My company has used Figma exclusively for design work on our Glowforge for the last few years.
Given its continued rise in popularity, generous Free Tier, and newly released Community ecosystem, it would be awesome to see a Figma plugin to connect the two platforms for project setup, preconfigured settings, easy export to glowforge ui, etc.
Given that this is the first I’ve ever seen it mentioned on the forum I have to say I think it’s fairly unlikely to see that level of integration with figma.
Never say never, it just seems like you’re a bit of an outlier.
That being said figma looks kind of cool. I assume it exports svg or pdf if you’re using it with the Glowforge now?
Edit: looks like figma has been mentioned twice before. This was interesting:
Thanks for the response!
I use Figma the way most people use Illustrator. Create your artwork, export to svg, upload to glowforge, and create a large backlog of local svg files you have to delete later (maybe the last part is just me?).

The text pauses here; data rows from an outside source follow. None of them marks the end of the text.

### config.mk
export PLATFORM = sky130hd
export DESIGN_NAME = switch_onehot_decoder
export DESIGN_NICKNAME = d
export VERILOG_FILES = /design/src/rtl/switch_onehot_decoder_pkg.sv /design/src/rtl/switch_onehot_decoder_bus_debounce.sv /design/src/rtl/switch_onehot_decoder.sv
export SDC_FILE = /design/constraint.sdc
export NUM_CORES = 1
export LEC_CHECK = 0
export BUFFER_PORTS_ARGS = -buffer_cell sky130_fd_sc_hd__buf_2
export CAP_MARGIN = 20
export CORE_MARGIN = 3
export CORE_UTILIZATION = 35
export DETAILED_ROUTE_END_ITERATION = 8
export HOLD_SLACK_MARGIN = 0.12
export PLACE_DENSITY = 0.66
export SLEW_MARGIN = 15
export SYNTH_ARGS = -nofsm -noshare
export SYNTH_HDL_FRONTEND = slang
export SYNTH_SLANG_ARGS = --single-unit
export TNS_END_PERCENT = 10
### constraint.sdc
create_clock -name clk -period 1.2 [get_ports clk]
set_input_delay 0.18 -clock clk [delete_from_list [all_inputs] [get_ports clk]]
set_output_delay 0.18 -clock clk [all_outputs]
set_load 0.02 [all_outputs]
### src/rtl/switch_onehot_decoder_pkg.sv
`default_nettype none
// +--------------------------------------------------------------------+
// | switch_onehot_decoder_pkg : shared constants, clog2 and decode fn  |
// | Rev 1.0                                                            |
// +--------------------------------------------------------------------+
package switch_onehot_decoder_pkg;

  localparam int c_MAX_IN_W  = 6;
  localparam int c_MAX_OUT_W = (1 << c_MAX_IN_W) - 1;

  // Board default: enough hold time to ride out contact bounce at the system clock.
  localparam int c_DEFAULT_DEBOUNCE_CYCLES = 16;

  function automatic int clog2(input int value);
    int r;
    int v;
    r = 0;
    v = value - 1;
    for (int i = 0; i < 32; i++) begin
      if (v > 0) begin
        r = r + 1;
        v = v >>> 1;
      end
    end
    return r;
  endfunction

  // Code 0 lights nothing; code k lights bit k-1.
  function automatic logic [c_MAX_OUT_W-1:0] dec(input logic [c_MAX_IN_W-1:0] k);
    logic [c_MAX_OUT_W-1:0] r;
    r = '0;
    if (k != '0) begin
      r = c_MAX_OUT_W'(1) << (k - c_MAX_IN_W'(1));
    end
    return r;
  endfunction

endpackage : switch_onehot_decoder_pkg
`default_nettype wire

### src/rtl/switch_onehot_decoder_bus_debounce.sv
`default_nettype none
// +--------------------------------------------------------------------+
// | bus_debounce : two-flop synchroniser plus whole-word debouncer     |
// | Rev 1.0                                                            |
// +--------------------------------------------------------------------+
module bus_debounce
  import switch_onehot_decoder_pkg::*;
#(
  parameter int W               = 2,
  parameter int DEBOUNCE_CYCLES = c_DEFAULT_DEBOUNCE_CYCLES
) (
  input  logic         clk,
  input  logic         rst_n,
  input  logic [W-1:0] din,
  output logic [W-1:0] stable
);

  localparam int                 c_CNT_W    = clog2(DEBOUNCE_CYCLES);
  localparam logic [c_CNT_W-1:0] c_CNT_LAST = c_CNT_W'(DEBOUNCE_CYCLES - 1);

  logic [W-1:0]       r_sync1;
  logic [W-1:0]       r_sync2;
  logic [W-1:0]       r_cand;
  logic [W-1:0]       r_stable;
  logic [c_CNT_W-1:0] r_cnt;

  // Any difference against the candidate restarts the hold count, so a glitch
  // landing on the accept edge wins over the old candidate.
  always_ff @(posedge clk or negedge rst_n) begin
    if (!rst_n) begin
      r_sync1  <= '0;
      r_sync2  <= '0;
      r_cand   <= '0;
      r_stable <= '0;
      r_cnt    <= '0;
    end else begin
      r_sync1 <= din;
      r_sync2 <= r_sync1;
      if (r_sync2 != r_cand) begin
        r_cand <= r_sync2;
        r_cnt  <= '0;
      end else if (r_cnt != c_CNT_LAST) begin
        r_cnt <= r_cnt + c_CNT_W'(1);
      end else begin
        r_stable <= r_cand;
      end
    end
  end

  assign stable = r_stable;

endmodule : bus_debounce
`default_nettype wire

### src/rtl/switch_onehot_decoder.sv
`default_nettype none
// +--------------------------------------------------------------------+
// | switch_onehot_decoder : debounced switch code to one-hot LED drive |
// | Rev 1.0                                                            |
// +--------------------------------------------------------------------+
module switch_onehot_decoder
  import switch_onehot_decoder_pkg::*;
#(
  parameter int IN_W            = 2,
  parameter int OUT_W           = (1 << IN_W) - 1,
  parameter int DEBOUNCE_CYCLES = c_DEFAULT_DEBOUNCE_CYCLES
) (
  input  logic             clk,
  input  logic             rst_n,
  input  logic [IN_W-1:0]  switch,
  input  logic             en,
  input  logic             lamp_test,
  output logic [OUT_W-1:0] led,
  output logic [IN_W-1:0]  code,
  output logic             changed
);

  logic [IN_W-1:0]  w_stable;
  logic [OUT_W-1:0] w_dec;
  logic [OUT_W-1:0] w_led_nxt;

  logic [IN_W-1:0]  r_code;
  logic [OUT_W-1:0] r_led;
  logic             r_changed;

  bus_debounce #(
    .W               (IN_W),
    .DEBOUNCE_CYCLES (DEBOUNCE_CYCLES)
  ) u_debounce (
    .clk    (clk),
    .rst_n  (rst_n),
    .din    (switch),
    .stable (w_stable)
  );

  assign w_dec = OUT_W'(dec(c_MAX_IN_W'(w_stable)));

  // Lamp test beats enable; neither touches the code path.
  always_comb begin
    w_led_nxt = w_dec;
    if (lamp_test) begin
      w_led_nxt = '1;
    end else if (!en) begin
      w_led_nxt = '0;
    end
  end

  always_ff @(posedge clk or negedge rst_n) begin
    if (!rst_n) begin
      r_code    <= '0;
      r_led     <= '0;
      r_changed <= 1'b0;
    end else begin
      r_code    <= w_stable;
      r_changed <= (w_stable != r_code);
      r_led     <= w_led_nxt;
    end
  end

  assign led     = r_led;
  assign code    = r_code;
  assign changed = r_changed;

endmodule : switch_onehot_decoder
`default_nettype wire

==> metrics.txt <==
fin nets 78; detailed-route vias per instance between 4 and 5; Reg clk slew, reported paths approximately 0.1 ns; post-synthesis adder-cell area fraction about 1.9%; Hold Crit Start en; dpl ws -0.0662 ns; clock sinks 18; unrepaired setup endpoints after global routing true; Total Wirelength between 1000 and 1500 µm; Hold Fails Final Rpt 0; Worst path slowest cell dfrtp_1; CP max FO 2; Mapped Nets 55; input/output buffers 11; # DRC 0; synthesized area per cell ~14 µm²; vias after detailed routing about 410; WP data arrival 1.45 ns; worst rel slew slack 74.3%; worst clock skew between 0.004 and 0.005 ns; Die Ht slightly below 50 µm; CP Launch Point u_debounce.r_sync2[1]; Simple-Gate Fraction of Synth Area a little over an eighth; post-synthesis mux area share slightly below 5%; Critical Path RT between 1 and 1.5 ns; Cells after Synth 48; GR Overflow Total 0; max cap viols 0; routability cong. about 0.66; drt pass-1 iters 2; Placement Rows 15; initial antenna violation count 0; Synth Area in Compound Gates under 10%; warnings from Yosys 0; final worst setup slack -0.0699 ns; commonest non-fill, non-tap cell in the layout dfrtp_1; Ports 12; TritonCTS buffer count 3; GR peak layer met2; # resized after CTS 0; Setup CP Type reg2reg; initial core utilization between 30% and 40%; vias in the first global route 384; maximum clock path buffer count 2; met3 GRT Util about 3.9%; Seq/Total Area, Yosys approximately two thirds; clock root buffer clkbuf_4; Synth Cell Area ~670 µm²; number of DRC markers in iteration 0 1; Yosys cell types 18; CP Cell Sequence xor2_1, nor3_2, mux2_1; Slew Viols, Final 0; Logic pwr share a little under a tenth; layout cell share with drive strength beyond 1 between 30% and 40%; Critical Path Max Stage Delay 0.40 ns; met1 global-route usage between 10 and 15%; Fmax 0.787 GHz; core area about 1800 µm²; Worst R2R Start u_debounce.r_sync2[1]; number of setup buffers added after CTS 0; WL/cell 11.0 µm; diodes inserted 0; Pint between 700 and 800 µW; Final setup viols 2; commonest non-fill, non-tap cells in the layout dfrtp_1 (18), buf_2 (11), buf_4 (5); crit path time final ~1.3 ns; Cells after DPL between 80 and 90; failing checks setup timing; met2 Use GR roughly 13%; Peak supply drop about 0.00056 V; Tot GR Track Use 10.1%; xor/xnor share of the synthesized area 6.54%; Clk pwr share 28.5%; Slew @ Worst Pin 0.386 ns; largest net degree at the start of global routing 19; switching power approximately 230 µW; Syn-to-layout area delta 27.1%; static leakage around 0.41 nW; Switching Share 22.8%; Final Cycle Share 106%; PD cells around 1200 nW/µm²; die area 2470 µm²; # H-tree levels 1; Yosys reg bits 18; Crit. End Element flip-flop; Startpoint Class flip-flop; count of non-filler cells in the finished layout 94; die width between 40 and 50 µm; register share of total power a little over three fifths; antenna viol nets, final 0; Worst Hold Class in2reg; largest family of logic cells by synthesized area simple AND/OR/NAND/NOR gates; first-pass GRT wire length 1720 µm; CTS tree done; status finished, violations left; Final HPWL DP 738 µm; clock latency on the worst-skew pair about 0.29 ns; Filler Cells Inserted around 170
==> cell usage after synthesis, drive strengths merged <==
cell type / n / area (µm²)
nor3: 3 / 30.0
mux2i: 1 / 10.0
xor2: 2 / 17.5
inv: 1 / 3.75
nand2: 3 / 11.3
nor3b: 1 / 7.51
ha: 1 / 12.5
mux2: 2 / 22.5
dfrtp: 18 / 450
a31o: 2 / 17.5
or2: 1 / 8.76
xnor2: 3 / 26.3
a31oi: 1 / 6.26
nor2: 4 / 15.0
clkbuf: 2 / 7.51
nand3: 2 / 15.0
o21bai: 1 / 7.51
==> final cells by class <==
type | instances | area (µm²) | share of cell area (%)
Sequential cell | 18 | 450 | 52.9
Multi-Input combinational cell | 27 | 210 | 24.7
Timing Repair Buffer | 20 | 133 | 15.6
Tap cell | 25 | 31.3 | 3.68
Clock buffer | 3 | 22.5 | 2.65
Inverter | 1 | 3.75 | 0.441
==> final timing paths <==
check,slack [ns],cells after the start,end
max,-0.07,3,u_debounce.stable[1]
max reg2reg,-0.07,3,u_debounce.stable[1]
min in group asynchronous,0.33,2,u_debounce.r_cnt[0]
min,0.15,3,led[1]
max in group asynchronous,0.59,2,led[2]
min reg2reg,0.36,0,u_debounce.r_sync2[0]
==> timing repair <==
| action | in CTS | in global routing |
|---|---|---|
| endpoints found under the hold margin | 23 | 0 |
| pin swaps | 1 | 0 |
| endpoints found under the setup margin | 2 | 2 |
| hold buffers | 4 | 0 |
==> cell families (layout without fill, tap and decap cells) <==
kind of cell	count (synthesis)	after routing
compound gates	4	4
flops	18	18
xor+xnor	5	5
mux	3	3
buf+inv	3	24
simple gates	14	14
fa+ha+maj	1	1
==> metal layers <==
layer	vias up	share of wire [%]
met5	-	0
met4	0	3.3
met3	4	4.2
met2	10	43
met1	194	49
li1	204	-
==> metrics by stage <==
stage | setup TNS, ns | utilization, % | cell area, µm² | hold slack, ns | total power, mW
final | -0.136 | 48.2 | 851 | 0.151 | 1.02
after global routing | -0.219 | 48.2 | 851 | 0.142 | 1.09
after CTS | -0.159 | 48.2 | 851 | 0.133 | 1.04
after detailed placement | -0.129 | 44.7 | 788 | 0.128 | 0.735
after global placement | -0.0434 | 44.7 | 788 | 0.126 | 0.732
after floorplan | -0.209 | - | 672 | -0.116 | 0.692
==> critical path, delay by kind of cell (launching register included) <==
| family | cells | cell delay (ns) |
|---|---|---|
| multiplexers | 1 | 0.34 |
| XOR/XNOR | 1 | 0.18 |
| AND/OR/NAND/NOR | 1 | 0.23 |
| flip-flops | 1 | 0.40 |
==> power groups by stage <==
stage	Sequential, mW	Clock [mW]	Combinational, mW
floorplan	0.658	0	0.0340
global placement	0.649	0	0.0827
detailed placement	0.650	0	0.0848
CTS	0.638	0.311	0.0948
global route	0.640	0.343	0.104
finish	0.638	0.291	0.0928
==> flip-flops by register name, indices dropped and copies added (netlist names) <==
register	count
led	3
u_debounce.r_sync1	2
code	2
u_debounce.stable	2
u_debounce.r_cand	2
u_debounce.r_sync2	2
u_debounce.r_cnt	4
changed	1
(Power assumes the default switching activity.)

I don’t work for Figma or anything, but from my experience, it blows the top off most other vector editing and design tools out there. Especially the free ones. Vector networks has completely changed the way I create vector art.
It’s completely cloudbased too, and they have an open Plugins API.
I hear what you’re saying about being an outlier. It likely won’t happen unless they were to expose the ability for the GF Community to write plugins ourselves.
But I thought I’d give Figma at least a third mention in the forum
I imagine them directly linking with a pay to play service has some complications.
If they were so minded, it would be one with the largest client base, right?
Regardless, not why I responded. What specifically is it that blows the top off of vector editing?
I have used a lot of different programs, and the difference is usually more of a shortcut ease or inherent user friendly UI.
Agree with the complications with paid services. The nice thing about Figma is that you get a fully functional tool in the free tier, without trial limitations. Their limitations are built more around length of version history and that kind of thing.
Re: their vector editing, definitely check out what they call Vector Networks. I linked to an article above, but this video is great too
Specifically, there are aspects like easily punching holes in overlapping shapes and simplifying multiple point splines into more evenly curved paths that I wouldn’t want to live without.
But yes, there are also other UI features that make it pretty unique.
We use multiplayer (or the ability to have multiple simultaneous editors) to share designs across our team in real time without any kind of .ai or w/e file sharing needed.
Some times one person will be doing design prep, and another will be actually doing the GF processing. Both can have the same figma file open, and the second can just do the svg export + GF upload while the first can be running ahead wrapping up subsequent print files to be cut.